Unpolarized light is shown through two polarizing filters that are at 90 degrees. What fraction of light will pass through both filters?
To determine the fraction of light that will pass through two polarizing filters that are at a 90 degree angle, we need to consider the properties of polarized light and Malus's law.
Polarized light refers to light waves that vibrate in a specific direction, instead of vibrating in all directions randomly. A polarizing filter is a material that transmits light waves vibrating in a specific direction and blocks or absorbs light waves vibrating in other directions.
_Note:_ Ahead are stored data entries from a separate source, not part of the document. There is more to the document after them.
$ cat config.mk
export PLATFORM = sky130hd
export DESIGN_NAME = sar_seq
export DESIGN_NICKNAME = d
export VERILOG_FILES = /design/src/rtl/sar_seq.sv
export SDC_FILE = /design/constraint.sdc
export NUM_CORES = 1
export LEC_CHECK = 0
export CORE_MARGIN = 2
export CORE_UTILIZATION = 52
export DETAILED_ROUTE_END_ITERATION = 10
export GPL_TIMING_DRIVEN = 0
export PLACE_DENSITY = 0.84
export SKIP_LAST_GASP = 1
export SLEW_MARGIN = 20
export SYNTH_ARGS = -nofsm -noshare
export SYNTH_HDL_FRONTEND = slang
export SYNTH_SLANG_ARGS = --single-unit
$ cat constraint.sdc
create_clock -name clk -period 2.38 [get_ports clk]
set_input_delay 0.238 -clock clk [delete_from_list [all_inputs] [get_ports clk]]
set_output_delay 0.238 -clock clk [all_outputs]
set_load 0.005 [all_outputs]
### config.mk
export PLATFORM = sky130hd
export DESIGN_NAME = pnl_pwr_seq
export DESIGN_NICKNAME = d
export VERILOG_FILES = /design/src/rtl/pps_pkg.sv /design/src/rtl/pps_tick_timer.sv /design/src/rtl/pps_fsm.sv /design/src/rtl/pnl_pwr_seq.sv
export SDC_FILE = /design/constraint.sdc
export NUM_CORES = 1
export LEC_CHECK = 0
export BUFFER_PORTS_ARGS = -buffer_cell sky130_fd_sc_hd__buf_2
export CAP_MARGIN = 5
export CORE_MARGIN = 2
export CORE_UTILIZATION = 55
export CTS_CLUSTER_DIAMETER = 40
export DETAILED_ROUTE_END_ITERATION = 10
export PLACE_DENSITY = 0.68
export SLEW_MARGIN = 10
export SYNTH_ARGS = -nofsm -noshare
export SYNTH_HDL_FRONTEND = slang
export SYNTH_HIERARCHICAL = 1
export SYNTH_SLANG_ARGS = --single-unit
### constraint.sdc
create_clock -name clk -period 3.5 [get_ports clk]
set_input_delay 0.525 -clock clk [delete_from_list [all_inputs] [get_ports clk]]
set_output_delay 0.525 -clock clk [all_outputs]
set_load 0.1 [all_outputs]
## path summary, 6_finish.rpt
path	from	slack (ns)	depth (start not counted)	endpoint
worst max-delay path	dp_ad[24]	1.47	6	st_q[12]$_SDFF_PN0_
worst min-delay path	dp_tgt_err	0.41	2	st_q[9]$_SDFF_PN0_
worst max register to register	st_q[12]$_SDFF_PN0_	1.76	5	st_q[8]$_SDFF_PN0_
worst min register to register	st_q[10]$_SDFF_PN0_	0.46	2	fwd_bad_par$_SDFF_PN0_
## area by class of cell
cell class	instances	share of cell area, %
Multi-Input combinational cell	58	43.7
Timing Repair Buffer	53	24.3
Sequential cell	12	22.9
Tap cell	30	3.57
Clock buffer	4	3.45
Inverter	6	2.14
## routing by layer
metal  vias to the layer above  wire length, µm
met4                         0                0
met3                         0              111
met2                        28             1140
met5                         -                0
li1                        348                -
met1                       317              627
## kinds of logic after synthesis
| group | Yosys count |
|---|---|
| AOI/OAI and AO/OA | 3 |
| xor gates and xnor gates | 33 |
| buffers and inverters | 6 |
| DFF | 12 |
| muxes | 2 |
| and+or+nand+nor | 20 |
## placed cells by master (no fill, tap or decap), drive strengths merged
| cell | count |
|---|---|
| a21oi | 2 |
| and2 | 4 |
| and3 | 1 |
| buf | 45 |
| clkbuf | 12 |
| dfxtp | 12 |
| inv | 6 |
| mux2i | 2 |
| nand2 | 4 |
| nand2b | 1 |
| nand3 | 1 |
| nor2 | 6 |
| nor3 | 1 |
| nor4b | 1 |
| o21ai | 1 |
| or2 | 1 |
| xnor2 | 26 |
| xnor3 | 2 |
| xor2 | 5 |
===== src/rtl/osc_stop_pkg.sv =====
package osc_stop_pkg;

  typedef struct packed {
    logic active;
    logic rst_en;
  } osc_ctrl_t;

  localparam int unsigned DEF_TIMEOUT  = 16;
  localparam int unsigned DEF_PULSE_W  = 8;
  localparam int unsigned DEF_SYNC_LEN = 2;

endpackage


===== src/rtl/osc_stop_rst_sync.sv =====
module osc_stop_rst_sync #(
  parameter int unsigned STAGES = 2
) (
  input  logic clk,
  input  logic arst_n,
  output logic rst_n_o
);

  logic [STAGES-1:0] chain_q;
  logic [STAGES-1:0] chain_d;

  always_comb begin
    chain_d = {chain_q[STAGES-2:0], 1'b1};
  end

  always_ff @(posedge clk or negedge arst_n) begin
    if (!arst_n) begin
      chain_q <= '0;
    end else begin
      chain_q <= chain_d;
    end
  end

  assign rst_n_o = chain_q[STAGES-1];

endmodule


===== src/rtl/osc_stop_edge_sync.sv =====
module osc_stop_edge_sync #(
  parameter int unsigned STAGES = 2
) (
  input  logic clk,
  input  logic rst_n,
  input  logic async_in,
  output logic edge_o
);

  localparam int unsigned DEPTH = STAGES + 1;

  logic [DEPTH-1:0] pipe_q;
  logic [DEPTH-1:0] pipe_d;

  genvar g;
  generate
    for (g = 0; g < DEPTH; g++) begin : g_stage
      if (g == 0) begin : g_first
        assign pipe_d[g] = async_in;
      end else begin : g_rest
        assign pipe_d[g] = pipe_q[g-1];
      end
    end
  endgenerate

  always_ff @(posedge clk or negedge rst_n) begin
    if (!rst_n) begin
      pipe_q <= '0;
    end else begin
      pipe_q <= pipe_d;
    end
  end

  assign edge_o = pipe_q[DEPTH-1] ^ pipe_q[DEPTH-2];

endmodule


===== src/rtl/osc_stop_timeout.sv =====
module osc_stop_timeout #(
  parameter int unsigned TIMEOUT = 16
) (
  input  logic clk,
  input  logic rst_n,
  input  logic active,
  input  logic edge_i,
  output logic stop_evt_o
);

  localparam int unsigned CW = $clog2(TIMEOUT + 1);
  localparam logic [CW-1:0] LAST = CW'(TIMEOUT - 1);
  localparam logic [CW-1:0] SAT  = CW'(TIMEOUT);

  logic [CW-1:0] cnt_q;
  logic [CW-1:0] cnt_d;
  logic          cnt_en;

  always_comb begin
    cnt_en = 1'b0;
    cnt_d  = cnt_q;
    if (!active || edge_i) begin
      cnt_en = 1'b1;
      cnt_d  = '0;
    end else if (cnt_q != SAT) begin
      cnt_en = 1'b1;
      cnt_d  = cnt_q + 1'b1;
    end
  end

  always_ff @(posedge clk or negedge rst_n) begin
    if (!rst_n) begin
      cnt_q <= '0;
    end else if (cnt_en) begin
      cnt_q <= cnt_d;
    end
  end

  assign stop_evt_o = active && !edge_i && (cnt_q == LAST);

endmodule


===== src/rtl/osc_stop_pulse.sv =====
module osc_stop_pulse #(
  parameter int unsigned WIDTH = 8
) (
  input  logic clk,
  input  logic rst_n,
  input  logic fire,
  output logic pulse_o
);

  localparam int unsigned PW = $clog2(WIDTH + 1);
  localparam logic [PW-1:0] LOAD = PW'(WIDTH);

  logic [PW-1:0] left_q;
  logic [PW-1:0] left_d;
  logic          left_en;

  always_comb begin
    left_en = 1'b0;
    left_d  = left_q;
    if (fire) begin
      left_en = 1'b1;
      left_d  = LOAD;
    end else if (left_q != '0) begin
      left_en = 1'b1;
      left_d  = left_q - 1'b1;
    end
  end

  always_ff @(posedge clk or negedge rst_n) begin
    if (!rst_n) begin
      left_q <= '0;
    end else if (left_en) begin
      left_q <= left_d;
    end
  end

  assign pulse_o = (left_q != '0);

endmodule
## config.mk

```make
export PLATFORM = sky130hd
export DESIGN_NAME = trig_capture
export DESIGN_NICKNAME = d
export VERILOG_FILES = /design/src/rtl/cap_pkg.sv /design/src/rtl/cap_trig_eval.sv /design/src/rtl/cap_window.sv /design/src/rtl/trig_capture.sv
export SDC_FILE = /design/constraint.sdc
export NUM_CORES = 1
export LEC_CHECK = 0
export BUFFER_PORTS_ARGS = -buffer_cell sky130_fd_sc_hd__buf_2
export CORE_AREA = 2 2 69 71
export DETAILED_ROUTE_END_ITERATION = 8
export DIE_AREA = 0 0 71 73
export HOLD_SLACK_MARGIN = 0.02
export PLACE_DENSITY = 0.9
export SLEW_MARGIN = 25
export SYNTH_ARGS = -nofsm -noshare
export SYNTH_HDL_FRONTEND = slang
export SYNTH_HIERARCHICAL = 1
export SYNTH_SLANG_ARGS = --single-unit
```

## constraint.sdc

```tcl
create_clock -name clk_i -period 7.09 [get_ports clk_i]
set_input_delay 0.709 -clock clk_i [delete_from_list [all_inputs] [get_ports clk_i]]
set_output_delay 0.709 -clock clk_i [all_outputs]
set_load 0.02 [all_outputs]
```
When unpolarized light passes through the first polarizing filter, it becomes polarized in the direction of the filter's transmission axis. However, when this polarized light passes through a second polarizing filter, the filter's transmission axis is perpendicular (at 90 degrees) to the polarization of the light, resulting in obstruction of most of the light.
According to Malus's law, the intensity (brightness) of the light that passes through the second filter is proportional to the cosine squared of the angle θ between the transmission axes of the two filters.
In this case, the angle between the transmission axes of the two filters is 90 degrees, so θ = 90 degrees. The cosine of 90 degrees is 0, so the intensity of the light that passes through the second filter is zero.
Therefore, no light will pass through both filters. The fraction of light that passes through both filters is 0.